カズヤの反応を目にしてからすぐ「いこう」と顎をしゃくって、近くの公園へ移動。二人でベンチに座り「俺はこういう家庭で育ったから」と説得開始。

「何人かいる恋人が、毎日、家にくる。で、俺が帰る時間帯に、母親はよろしくやっている。たまに夜中までやっていて、俺はこの公園のトイレで一晩過ごしたこともある。

お前の家族が、こんなことするなんて想像できないだろ?」

うつむいて「想像できない」と弱弱しく応じたと思いきや、顔を上げて「想像して家族を侮辱したくない」と向けてきた澄んだ瞳。

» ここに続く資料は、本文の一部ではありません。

Background: an optimization exercise with open tools, aiming at small area. Do not read the settings as production practice.
The RTL was checked by simulation tests, not by an equivalence proof against the original design.
Power and IR drop assume default switching activity. The clock port is modelled as an ideal driver; clocking choices that lean on that would not hold on a real chip.

==> flow/design.v <==
module iso_link_rx (
    input  wire        clk,
    input  wire        rst,             
    input  wire        rxd,             
    input  wire        beacon,          
    input  wire        tick_1us,        
    input  wire        tlm_lost_rd,     
    input  wire        crc_err_rd,      
    input  wire [7:0]  ld_fault_w1c,    
    input  wire        ld_vld_ov_w1c,   
    output reg         frm_valid,       
    output wire [3:0]  frm_type,
    output wire [47:0] frm_payload,
    output reg  [1:0]  state,           
    output reg         ssr,
    output reg         lclk_lock,
    output reg         line_present,
    output reg  [15:0] tlm_lost,
    output reg  [15:0] crc_err,
    output reg  [7:0]  qw_last,
    output wire [31:0] line_period,
    output reg  [31:0] zc_pos,
    output reg  [31:0] zc_neg,
    output reg  [9:0]  hvin_v,
    output reg  [11:0] vline_pk,
    output reg  [7:0]  ld_temp,
    output reg  [7:0]  ld_fault,
    output reg         ld_vld_ov,
    output reg         ev_line_loss,    
    output wire        ev_line_return,  
    output wire        ev_link_fault,   
    output wire        ev_tlm_loss,     
    output wire        ev_conv_fault,   
    output reg         lf_reset         
);
    localparam [1:0] ST_DOWN = 2'd0, ST_TRAIN = 2'd1, ST_UP = 2'd2, ST_FAULT = 2'd3;
    localparam [11:0] TMR_SEED = 12'hC90;
    localparam [11:0] TMR_TERM = 12'hFFF;
    localparam [16:0] LF_SEED  = 17'h00001;
    localparam [16:0] LF_LAST  = 17'h0FCBC;
    localparam [16:0] AGE_SEED = 17'h1EC12;
    localparam [16:0] AGE_MASK = 17'h0AAAA;
    localparam [59:0] WP_CODE  = {4'h8, 4'hC, 4'hE, 4'hF, 4'h7, 4'hB, 4'h5, 4'hA,
                                  4'hD, 4'h6, 4'h3, 4'h9, 4'h4, 4'h2, 4'h1};
    localparam [3:0]  WP_LAST  = 4'h8;
    reg  [2:0]  hs;
    reg         in_frame;
    reg         half;
    reg  [5:0]  bitcnt;       
    reg  [1:0]  rx_t;         
    reg  [47:0] rx_pay;       
    reg  [7:0]  crc;
    wire       bit_val   = hs[0];
    wire       start_det = !in_frame && hs == 3'b110 && rxd;
    wire       bit_done  = in_frame && half;
    wire       bit_ok    = bit_done && (rxd != bit_val);
    wire       violation = bit_done && (rxd == bit_val);
    wire       is_tlm    = rx_t == 2'b00;
    wire       type_bad  = bit_ok && bitcnt == 6'd4 && rx_pay[3:2] != 2'b10;
    wire       frm_end   = bit_ok && bitcnt == (is_tlm ? 6'd59 : 6'd51);
    wire       lt44      = !bitcnt[5] || (!bitcnt[4] && !(bitcnt[3] && bitcnt[2]));
    wire       lt52      = !bitcnt[5] || !bitcnt[4] || (!bitcnt[3] && !bitcnt[2]);
    wire       shift_pay = bit_ok && (lt44 || (is_tlm && lt52));
    wire [5:0] bitcnt_inc;
    wire [6:0] bci_c;
    assign bci_c[0] = 1'b1;
    wire       crc_fb    = crc[7] ^ bit_val;
    wire [7:0] crc_next  = {crc[6:0], 1'b0} ^ (crc_fb ? 8'h2F : 8'h00);
    wire       fok       = frm_end && crc_next == 8'h00;
    wire       fbad      = (frm_end && crc_next != 8'h00) || type_bad;
    reg  [2:0] hs_nx;
    always @(*) begin
        hs_nx[0] = rxd;
        if (rxd)
            hs_nx[2:1] = {1'b0, hs == 3'b010 || hs == 3'b100};
        else
            case (hs)
                3'b001:  hs_nx[2:1] = 2'b01;
                3'b011:  hs_nx[2:1] = 2'b10;
                3'b100:  hs_nx[2:1] = 2'b11;
                default: hs_nx[2:1] = 2'b00;
            endcase
    end
    always @(posedge clk) begin
        if (rst) begin
            hs       <= 3'b000;
            in_frame <= 1'b0;
        end else begin
            hs <= hs_nx;
            if (start_det)
                in_frame <= 1'b1;
            else if (violation || type_bad || frm_end)
                in_frame <= 1'b0;
        end
    end
    always @(posedge clk) begin
        if (start_det) begin
            half   <= 1'b0;
            bitcnt <= 6'd0;
            crc    <= 8'hFF;
        end else begin
            half <= !half;
            if (bit_ok) begin
                bitcnt <= bitcnt_inc;
                crc    <= crc_next;
            end
        end
        if (bit_ok && bitcnt == 6'd4)
            rx_t <= rx_pay[1:0];
        if (shift_pay)
            rx_pay <= {rx_pay[46:0], bit_val};
    end
    assign frm_type    = {2'b10, rx_t};
    assign frm_payload = {rx_pay[47:40] & {8{is_tlm}}, rx_pay[39:0]};
    wire [7:0]  tlm_seq   = rx_pay[47:40];
    wire [11:0] tlm_vline = rx_pay[39:28];
    wire [9:0]  tlm_hvin  = rx_pay[27:18];
    wire [7:0]  tlm_temp  = rx_pay[17:10];
    wire        tlm_ssr   = rx_pay[9];
    wire [11:0] vline_abs;
    wire [11:0] vabs_op = tlm_vline[11] ? (~tlm_vline + 12'd1) : tlm_vline;
    wire [12:0] abs_c;
    assign abs_c[0] = tlm_vline[11];
    wire        zc_pol    = rx_pay[39];
    wire        zc_lock   = rx_pay[37];
    wire [4:0]  zc_seq    = rx_pay[36:32];
    wire [31:0] stamp     = rx_pay[31:0];
    wire [7:0]  evt_code  = rx_pay[39:32];
    wire got_tlm = fok && rx_t == 2'b00;
    wire got_zc  = fok && rx_t == 2'b01;
    wire got_evt = fok && rx_t == 2'b10;
    wire got_qa  = fok && rx_t == 2'b11;
    reg         tlm_seen;
    reg  [7:0]  tlm_last_seq;
    reg         pos_seen;
    reg         loss_seen;
    reg  [31:0] loss_stamp;
    reg         lost_was0;
    reg  [28:0] lp;
    assign line_period = {3'b000, lp};
    wire [7:0]  tlm_gap;
    wire [8:0]  gap_c;
    assign gap_c[0] = 1'b0;
    wire [15:0] lost_inc  = (got_tlm && tlm_seen) ? {8'd0, tlm_gap} : 16'd0;
    wire [16:0] lost_sum;
    wire [16:0] lost_c;
    assign lost_c[0] = 1'b0;
    wire [15:0] lost_next = tlm_lost_rd ? lost_inc :
                            (lost_sum[16] ? 16'hFFFF : lost_sum[15:0]);
    wire [15:0] crc_inc   = fbad ? 16'd1 : 16'd0;
    wire [16:0] crc_sum;
    wire [16:0] crc_sum_op = {1'b0, crc_err} + {16'd0, fbad};
    wire [16:0] cs_c;
    assign cs_c[0] = fbad;
    wire [15:0] crc_next_cnt = crc_err_rd ? crc_inc :
                            (crc_sum[16] ? 16'hFFFF : crc_sum[15:0]);
    wire [31:0] period_raw;
    wire [32:0] per_c;
    reg         per_c16;
    wire        per_c16_now;
    assign per_c[0] = 1'b1;
    always @(posedge clk)
        per_c16 <= per_c16_now;
    wire [12:0] vpk_b;
    assign vpk_b[0] = 1'b0;
    genvar r;
    generate
        for (r = 0; r < 32; r = r + 1) begin : rip
            assign period_raw[r] = stamp[r] ^ ~zc_pos[r] ^ per_c[r];
            if (r != 15) begin : pc
                assign per_c[r+1] = (stamp[r] & ~zc_pos[r]) | (per_c[r] & (stamp[r] ^ ~zc_pos[r]));
            end else begin : pc16
                assign per_c[16]  = per_c16;
                assign per_c16_now = (stamp[r] & ~zc_pos[r]) | (per_c[r] & (stamp[r] ^ ~zc_pos[r]));
            end
            if (r < 6) begin : g6
                assign bitcnt_inc[r] = bitcnt[r] ^ bci_c[r];
                assign bci_c[r+1]    = bitcnt[r] & bci_c[r];
            end
            if (r < 12) begin : g12a
                assign vline_abs[r] = vabs_op[r];
                assign abs_c[r+1]   = (tlm_vline[r] ^ tlm_vline[11]) & abs_c[r];
            end
            if (r < 16) begin : g16a
                assign crc_sum[r]  = crc_sum_op[r];
                assign cs_c[r+1]   = crc_err[r] & cs_c[r];
            end
            if (r < 8) begin : g8
                assign tlm_gap[r]  = tlm_seq[r] ^ ~tlm_last_seq[r] ^ gap_c[r];
                assign gap_c[r+1]  = (tlm_seq[r] & ~tlm_last_seq[r]) |
                                     (gap_c[r] & (tlm_seq[r] ^ ~tlm_last_seq[r]));
            end
            if (r < 12) begin : g12
                assign vpk_b[r+1]  = (~vline_pk[r] & vline_abs[r]) |
                                     (vpk_b[r] & ~(vline_pk[r] ^ vline_abs[r]));
            end
            if (r < 16) begin : g16
                assign lost_sum[r] = tlm_lost[r] ^ lost_inc[r] ^ lost_c[r];
                assign lost_c[r+1] = (tlm_lost[r] & lost_inc[r]) |
                                     (lost_c[r] & (tlm_lost[r] ^ lost_inc[r]));
            end
        end
    endgenerate
    assign lost_sum[16] = lost_c[16];
    assign crc_sum[16]  = crc_sum_op[16];
    wire vline_gt = vpk_b[12];
    wire evt_01 = evt_code == 8'h01;
    wire evt_02 = evt_code == 8'h02;
    wire evt_07 = evt_code == 8'h07;
    reg  [7:0]  fault_set;
    reg         vld_set;
    reg         conv_code;
    always @(*) begin
        fault_set = 8'd0;
        vld_set   = 1'b0;
        conv_code = 1'b0;
        case (evt_code)
            8'h03: begin fault_set[0] = 1'b1; conv_code = 1'b1; end
            8'h04: begin fault_set[1] = 1'b1; conv_code = 1'b1; end
            8'h05: begin fault_set[2] = 1'b1; conv_code = 1'b1; end
            8'h07:       fault_set[3] = 1'b1;
            8'h06: begin fault_set[4] = 1'b1; conv_code = 1'b1; end
            8'h08: begin fault_set[5] = 1'b1; conv_code = 1'b1; end
            8'h09:       fault_set[6] = 1'b1;
            8'h0A: begin fault_set[7] = 1'b1; conv_code = 1'b1; end
            8'h0B: begin vld_set      = 1'b1; conv_code = 1'b1; end
            default: ;
        endcase
    end
    wire evt_held = frm_valid && rx_t == 2'b10;
    assign ev_conv_fault  = evt_held && conv_code;
    assign ev_line_return = evt_held && evt_02;
    assign ev_tlm_loss    = lost_was0 && (tlm_lost != 16'd0);
    always @(posedge clk) begin
        if (rst) begin
            frm_valid      <= 1'b0;
            ssr            <= 1'b0;
            lclk_lock      <= 1'b0;
            line_present   <= 1'b0;
            tlm_lost       <= 16'd0;
            crc_err        <= 16'd0;
            qw_last        <= 8'd0;
            lp             <= 29'd0;
            hvin_v         <= 10'd0;
            vline_pk       <= 12'd0;
            ld_temp        <= 8'd0;
            ld_fault       <= 8'd0;
            ld_vld_ov      <= 1'b0;
            ev_line_loss   <= 1'b0;
            tlm_seen       <= 1'b0;
            pos_seen       <= 1'b0;
            loss_seen      <= 1'b0;
        end else begin
            frm_valid <= fok;
            tlm_lost    <= lost_next;
            crc_err     <= crc_next_cnt;
            if (got_tlm) begin
                tlm_seen     <= 1'b1;
                ssr          <= tlm_ssr;
                hvin_v       <= tlm_hvin;
                ld_temp      <= tlm_temp;
                if (vline_gt)
                    vline_pk <= vline_abs;
            end
            if (got_zc) begin
                lclk_lock <= zc_lock;
                if (zc_pol) begin
                    lp[28:24] <= zc_seq;
                    if (pos_seen)
                        lp[23:0] <= (period_raw[31:24] != 8'd0) ? 24'hFFFFFF
                                                                : period_raw[23:0];
                    pos_seen <= 1'b1;
                end
            end
            if (got_qa)
                qw_last <= {rx_pay[37:35], rx_pay[39:38], rx_pay[34:32]};
            ld_fault  <= (ld_fault & ~ld_fault_w1c) | (got_evt ? fault_set : 8'd0);
            ld_vld_ov <= (ld_vld_ov & ~ld_vld_ov_w1c) | (got_evt && vld_set);
            ev_line_loss <= 1'b0;
            if (got_evt && evt_01) begin
                line_present <= 1'b0;
                loss_seen    <= 1'b1;
                if (!(loss_seen && loss_stamp == stamp))
                    ev_line_loss <= 1'b1;
            end
            if (got_evt && evt_02)
                line_present <= 1'b1;
        end
    end
    wire [31:0] stamp_z = stamp & {32{!rst}};
    always @(posedge clk) begin
        if (rst || (got_zc && zc_pol))
            zc_pos <= stamp_z;
        if (rst || (got_zc && !zc_pol))
            zc_neg <= stamp_z;
    end
    always @(posedge clk) begin
        lost_was0 <= tlm_lost == 16'd0;
        if (got_tlm)
            tlm_last_seq <= tlm_seq;
        if (got_evt && evt_01)
            loss_stamp <= stamp;
    end
    reg  [16:0] age [0:14];
    reg  [3:0]  wp;           
    reg         wrapped;      
    wire [14:0] w_sel;
    wire [14:0] w_exp;
    genvar g;
    generate
        for (g = 0; g < 15; g = g + 1) begin : slot
            wire [16:0] a     = age[g] ^ AGE_MASK;
            wire        all16 = &a[15:0];
            wire [16:0] a_nx  = {a[15:0], ~(a[16] ^ a[13]) | all16};
            assign w_exp[g] = all16 && a[16];
            assign w_sel[g] = wp == WP_CODE[4*g +: 4];
            always @(posedge clk)
                age[g] <= ((fbad && w_sel[g]) ? AGE_SEED : a_nx) ^ AGE_MASK;
        end
    endgenerate
    wire crc_burst = fbad && wrapped && !(|(w_sel & w_exp));
    always @(posedge clk) begin
        if (rst) begin
            wp      <= 4'b0001;
            wrapped <= 1'b0;
        end else if (fbad) begin
            wp <= {wp[2:0], wp[3] ^ wp[2]};
            if (wp == WP_LAST)
                wrapped <= 1'b1;
        end
    end
    reg  [11:0] frm_cnt;      
    reg  [11:0] bcn_cnt;      
    reg         ssr_run;      
    reg         goodbye;
    reg  [16:0] lf_cnt;
    reg         lf_armed;
    reg         was_up;
    wire frm_silent  = frm_cnt == TMR_TERM;
    wire bcn_present = bcn_cnt != TMR_TERM;
    wire present     = !frm_silent || bcn_present;
    wire [11:0] frm_cnt_nx = {frm_cnt[10:0], ~(frm_cnt[11] ^ frm_cnt[0]) | (&frm_cnt[10:0])};
    wire [11:0] bcn_cnt_nx = {bcn_cnt[10:0], ~(bcn_cnt[11] ^ bcn_cnt[0]) | (&bcn_cnt[10:0])};
    reg  [1:0]  state_nx;
    always @(*) begin
        state_nx = state;
        case (state)
            ST_DOWN:  if (present) state_nx = ST_TRAIN;
            ST_TRAIN: begin
                if (got_tlm && tlm_ssr && ssr_run)
                    state_nx = ST_UP;
                else if (!present)
                    state_nx = ST_DOWN;
            end
            ST_UP: begin
                if (goodbye && frm_silent)
                    state_nx = ST_DOWN;
                else if (frm_silent || crc_burst)
                    state_nx = ST_FAULT;
            end
            ST_FAULT: if (present) state_nx = ST_TRAIN;
            default:  state_nx = ST_DOWN;
        endcase
    end
    wire lf_run = (state == ST_TRAIN || state == ST_FAULT) && bcn_present;
    assign ev_link_fault = was_up && state == ST_FAULT;
    always @(posedge clk) begin
        if (rst) begin
            state    <= ST_DOWN;
            frm_cnt  <= TMR_TERM;
            bcn_cnt  <= TMR_TERM;
            lf_armed <= 1'b1;
            lf_reset <= 1'b0;
        end else begin
            state <= state_nx;
            if (fok)              frm_cnt <= TMR_SEED;
            else                  frm_cnt <= frm_cnt_nx;
            if (beacon)           bcn_cnt <= TMR_SEED;
            else                  bcn_cnt <= bcn_cnt_nx;
            lf_reset <= 1'b0;
            if (state_nx == ST_UP)
                lf_armed <= 1'b1;
            if (lf_run && tick_1us && lf_cnt == LF_LAST && lf_armed) begin
                lf_reset <= 1'b1;
                lf_armed <= 1'b0;
            end
        end
    end
    always @(posedge clk) begin
        was_up <= state == ST_UP;
        if (state == ST_TRAIN && state_nx == ST_TRAIN) begin
            if (got_tlm)
                ssr_run <= tlm_ssr;
        end else begin
            ssr_run <= 1'b0;
        end
        if (state == ST_UP && state_nx == ST_UP) begin
            if (got_evt && evt_07)
                goodbye <= 1'b1;
        end else begin
            goodbye <= 1'b0;
        end
        if (!lf_run)
            lf_cnt <= LF_SEED;
        else if (tick_1us)
            lf_cnt <= {lf_cnt[15:0], lf_cnt[16] ^ lf_cnt[13]};
    end
endmodule
==> flow/flow/run.sh <==
#!/bin/bash
# The standard layout (standard.sh), with two changes:
#  - every port still gets its buffer, but the smallest one (buf_1);
#  - the clock tree uses larger sink clusters and no dummy loads.
# The whole ORFS run's output goes to make.log here; ORFS keeps each step's
# log under orfs/logs/.
set -euo pipefail
export BUFFER_PORTS_ARGS="-buffer_cell sky130_fd_sc_hd__buf_1"
export CTS_ARGS="-sink_clustering_enable -repair_clock_nets -sink_clustering_size 30 -sink_clustering_max_diameter 80 -buf_list sky130_fd_sc_hd__clkbuf_16 -dont_use_dummy_load"
bash standard.sh > make.log 2>&1
==> flow/standard.sh <==
#!/bin/bash
# synth_recipe.tcl (not shown) runs the flow's synth.tcl, then flattens the netlist and writes it again
# the make line also repeats each setting of config.mk as NAME=value (left out here)
make -C /OpenROAD-flow-scripts/flow DESIGN_CONFIG=/design/flow/config.mk WORK_HOME=/design/flow/orfs CLKGATE_MAP_FILE= SYNTH_SCRIPT=/design/flow/synth_recipe.tcl "${@:-finish}"
==> flow/config.mk <==
export PLATFORM = sky130hd
export DESIGN_NAME = iso_link_rx
export DESIGN_NICKNAME = iso_link_rx
export VERILOG_FILES = /design/flow/design.v
export SDC_FILE = /design/flow/constraint.sdc
export NUM_CORES = 4
export LEC_CHECK = 0
export CAP_MARGIN = 20
export CORE_MARGIN = 2
export CORE_UTILIZATION = 60
export GPL_TIMING_DRIVEN = 0
export PLACE_DENSITY = 0.75
export SLEW_MARGIN = 20
==> flow/constraint.sdc <==
create_clock -name core_clock -period 10.0 [get_ports {clk}]
set_input_delay 2.0000 -clock core_clock [delete_from_list [all_inputs] [get_ports {clk}]]
set_output_delay 2.0000 -clock core_clock [all_outputs]
set_load 0.01 [all_outputs]
==> results.txt, run 1 <==
largest net degree at the start of global routing=34; Die Wd=196 µm; Hold Path Depth=1; Most common cell on crit path=ha_1; DIE HEIGHT=196 µm; worst-case clock buffer depth=3; CTS root buf=clkbuf_16; Synth async-reset ratio=0%; Clock power frac=30.3%; post_cts resized=0; Critical-path top delay cell=fa_1; setup TNS=0 ps; Final HPWL DP=35.2 mm; CTS tree=yes; Post-CTS Setup Inserts=0; Reg clk slew, reported paths=110 ps; total power per unit cell area=159 mW/mm²; GRT Resource Usage Total=24.4%; Worst Hold End=age[11][10]; number of flops mapped to enable cells by yosys=154; DRC Markers=0; internal power=0.00308 W; CP Class=in2reg; Hold Crit Class=reg2reg; RR Endpoint=tlm_lost[7]; H-tree levels=1; Fillers=2849; Worst-Margin Slew=1080 ps; final critical-path required period=8100 ps; Core ar.=0.0365 mm²; Final Hold Vio Count=0; die area=0.0385 mm²; Static Leakage=9.74 nW; DRT Wirelength=47.2 mm; clock skew=45.7 ps; vias in the first global route=14800; Synth Flop Type=dfxtp_1; post-synthesis sequential area ratio=61.9%; DR vias=15100; Num Clock Sinks=609; Tcrit/Tclk final=81.0%; placer's final routability congestion estimate=0.874; flop2flop setup slack=2520 ps; worst hold slack=363 ps; Tot Pwr=0.00390 W; Worst EP required=10440 ps; Routed Antenna Nets=0; fmax=124 MHz; Sw Share=21.0%; Clock Latency Late Sink=580 ps; Slew HR=28.3%; area grow syn2layout=10.4%; Worst R2R Start=rx_t[1]; Critical Path Source Type=input port; Critical Path Fanout Max=10; Cells after Synth=2018; ratio of cells with drive above 1 in the final layout=4.31%; setup violators final=0; Reg2Reg Depth=33; pins over their slew limit=0; crit-path max cell delay=440 ps; Worst Setup End Kind=flop; antenna violations before repair=1; first-pass GRT wire length=75.7 mm; Psw=0.000820 W; CTS Hold Bufs=0; Worst VDD drop=0.141 mV; max_cap viols=0; Hold Crit Start=age[11][9]; io pins=255; Avg WL per Cell=17.1 µm; Starting DRT DRC Count=1030; IO buf count=246; std cell rows=70; Post-Syn Area=0.0222 mm²; Avg Cell Area, Syn=11.0 µm²; Gate power share=3.9%; vias per cell=5.45; TritonCTS Buffers=27; Initial Util=60.7%; crit path DAT=8540 ps; Yosys warnings=2; FF+latch count, synth=609; overflow left after global routing=0; Nets=2396; sequential power share=65.7%; Unique masters post-synth=69; fin util=67.0%; outcome=no timing/DRC/antenna violations; First-pass DRT Iterations=5; setup repair after global routing missed its margin=no
==> cells in the mapped netlist, drive strengths merged, types with 43 or more instances <==
library cell  count  area (µm²)
dfxtp           455        9110
nor2            280        1050
nand2           239         897
edfxtp          154        4620
inv              92         345
clkbuf           75         282
a21oi            69         345
xnor2            65         577
buf              56         403
nand4            53         332
a211oi           46         345
fa               43         861
==> power by group through the flow <==
stage / clock (W) / sequential (W) / combinational (W)
2_1_floorplan: 0 / 0.00262 / 0.0000942
3_3_place_gp: 0 / 0.00262 / 0.000148
3_5_place_dp: 0 / 0.00262 / 0.000154
4_1_cts: 0.00120 / 0.00256 / 0.000154
5_1_grt: 0.00129 / 0.00257 / 0.000173
6_report: 0.00118 / 0.00256 / 0.000154
==> worst max-delay path: cells and delay by family <==
kind | cells | cell delay [ps]
fa+ha+maj | 15 | 3880
buf+inv | 10 | 1430
simple gates | 5 | 860
compound gates | 2 | 220
xor+xnor | 1 | 140
==> routing by layer <==
layer / vias up / GRT usage, % / wire (µm)
met5: - / 0 / 0
met2: 439 / 41.1 / 22300
met3: 98 / 3.15 / 2710
met4: 0 / 8.00 / 1480
met1: 7219 / 33.0 / 20800
li1: 7324 / - / -
==> cells in the final DEF (no fill, tap or decap), types with 36 or more instances in the layout <==
cell type / synthesis / routed
nand2_1: 239 / 239
dfxtp_1: 455 / 455
nand4_1: 53 / 53
a21oi_1: 69 / 68
inv_1: 92 / 91
edfxtp_1: 154 / 154
or4_1: 36 / 36
a211oi_1: 46 / 46
nor2_1: 280 / 280
mux2i_1: 36 / 36
clkbuf_1: 75 / 75
buf_1: 4 / 250
fa_1: 43 / 43
buf_4: 46 / 46
xnor2_1: 64 / 64
ha_1: 37 / 37
==> worst max-delay path by stage <==
| stage | slack [ps] | from | endpoint |
|---|---|---|---|
| 3_3_place_gp | 1480 | rxd | tlm_lost[7] |
| 6_report | 1900 | rxd | tlm_lost[7] |
| 4_1_cts | 1920 | rxd | tlm_lost[7] |
| 2_1_floorplan | 2290 | rxd | tlm_lost[7] |
| 5_1_grt | 1480 | rxd | tlm_lost[7] |
| 3_5_place_dp | 1300 | rxd | tlm_lost[7] |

「お前も、お母さんの行いを悪いほうに捉えてはいけないよ。お母さんにもきっと事情があるんだ。かわいそうに・・・」

息を飲んだ俺は、たまらず目元を手でおおい、うな垂れた。ありがたきお言葉に胸打たれて、泣いているものと思ってだろう。

肩を抱いて自分に寄りかかせ「親は俺たちを生んでくれた尊い存在だからな」と囁いてきたのに、こらえきれずに「ぶふぅっ」と。手をどかし、目を細めてにんまりとすれば、さすがのカズヤもぎょっとし、上体を退ける。気をよくして、片方の口端を吊りあげ「あらためて分かった」と宣告を。

「俺、お前のこと死んでもスキにならねーよ」

「想像できない」と潔く降参すれば、まだ望みはあったものを。

家族が自分を虐めるのを、想像するのさえ侮辱だと云いきれるカズヤは、とんだ果報者だ。とはいえ、子は親を選べない。いってしまえば、カズヤは運がよかっただけ。

家族に愛されるのはカズヤの手柄でないし、家族に愛されないのは俺の責任でない。そのくせドヤ顔で俺を責める善人の皮をかぶった善人を、死んでも許してはいけないように思えた。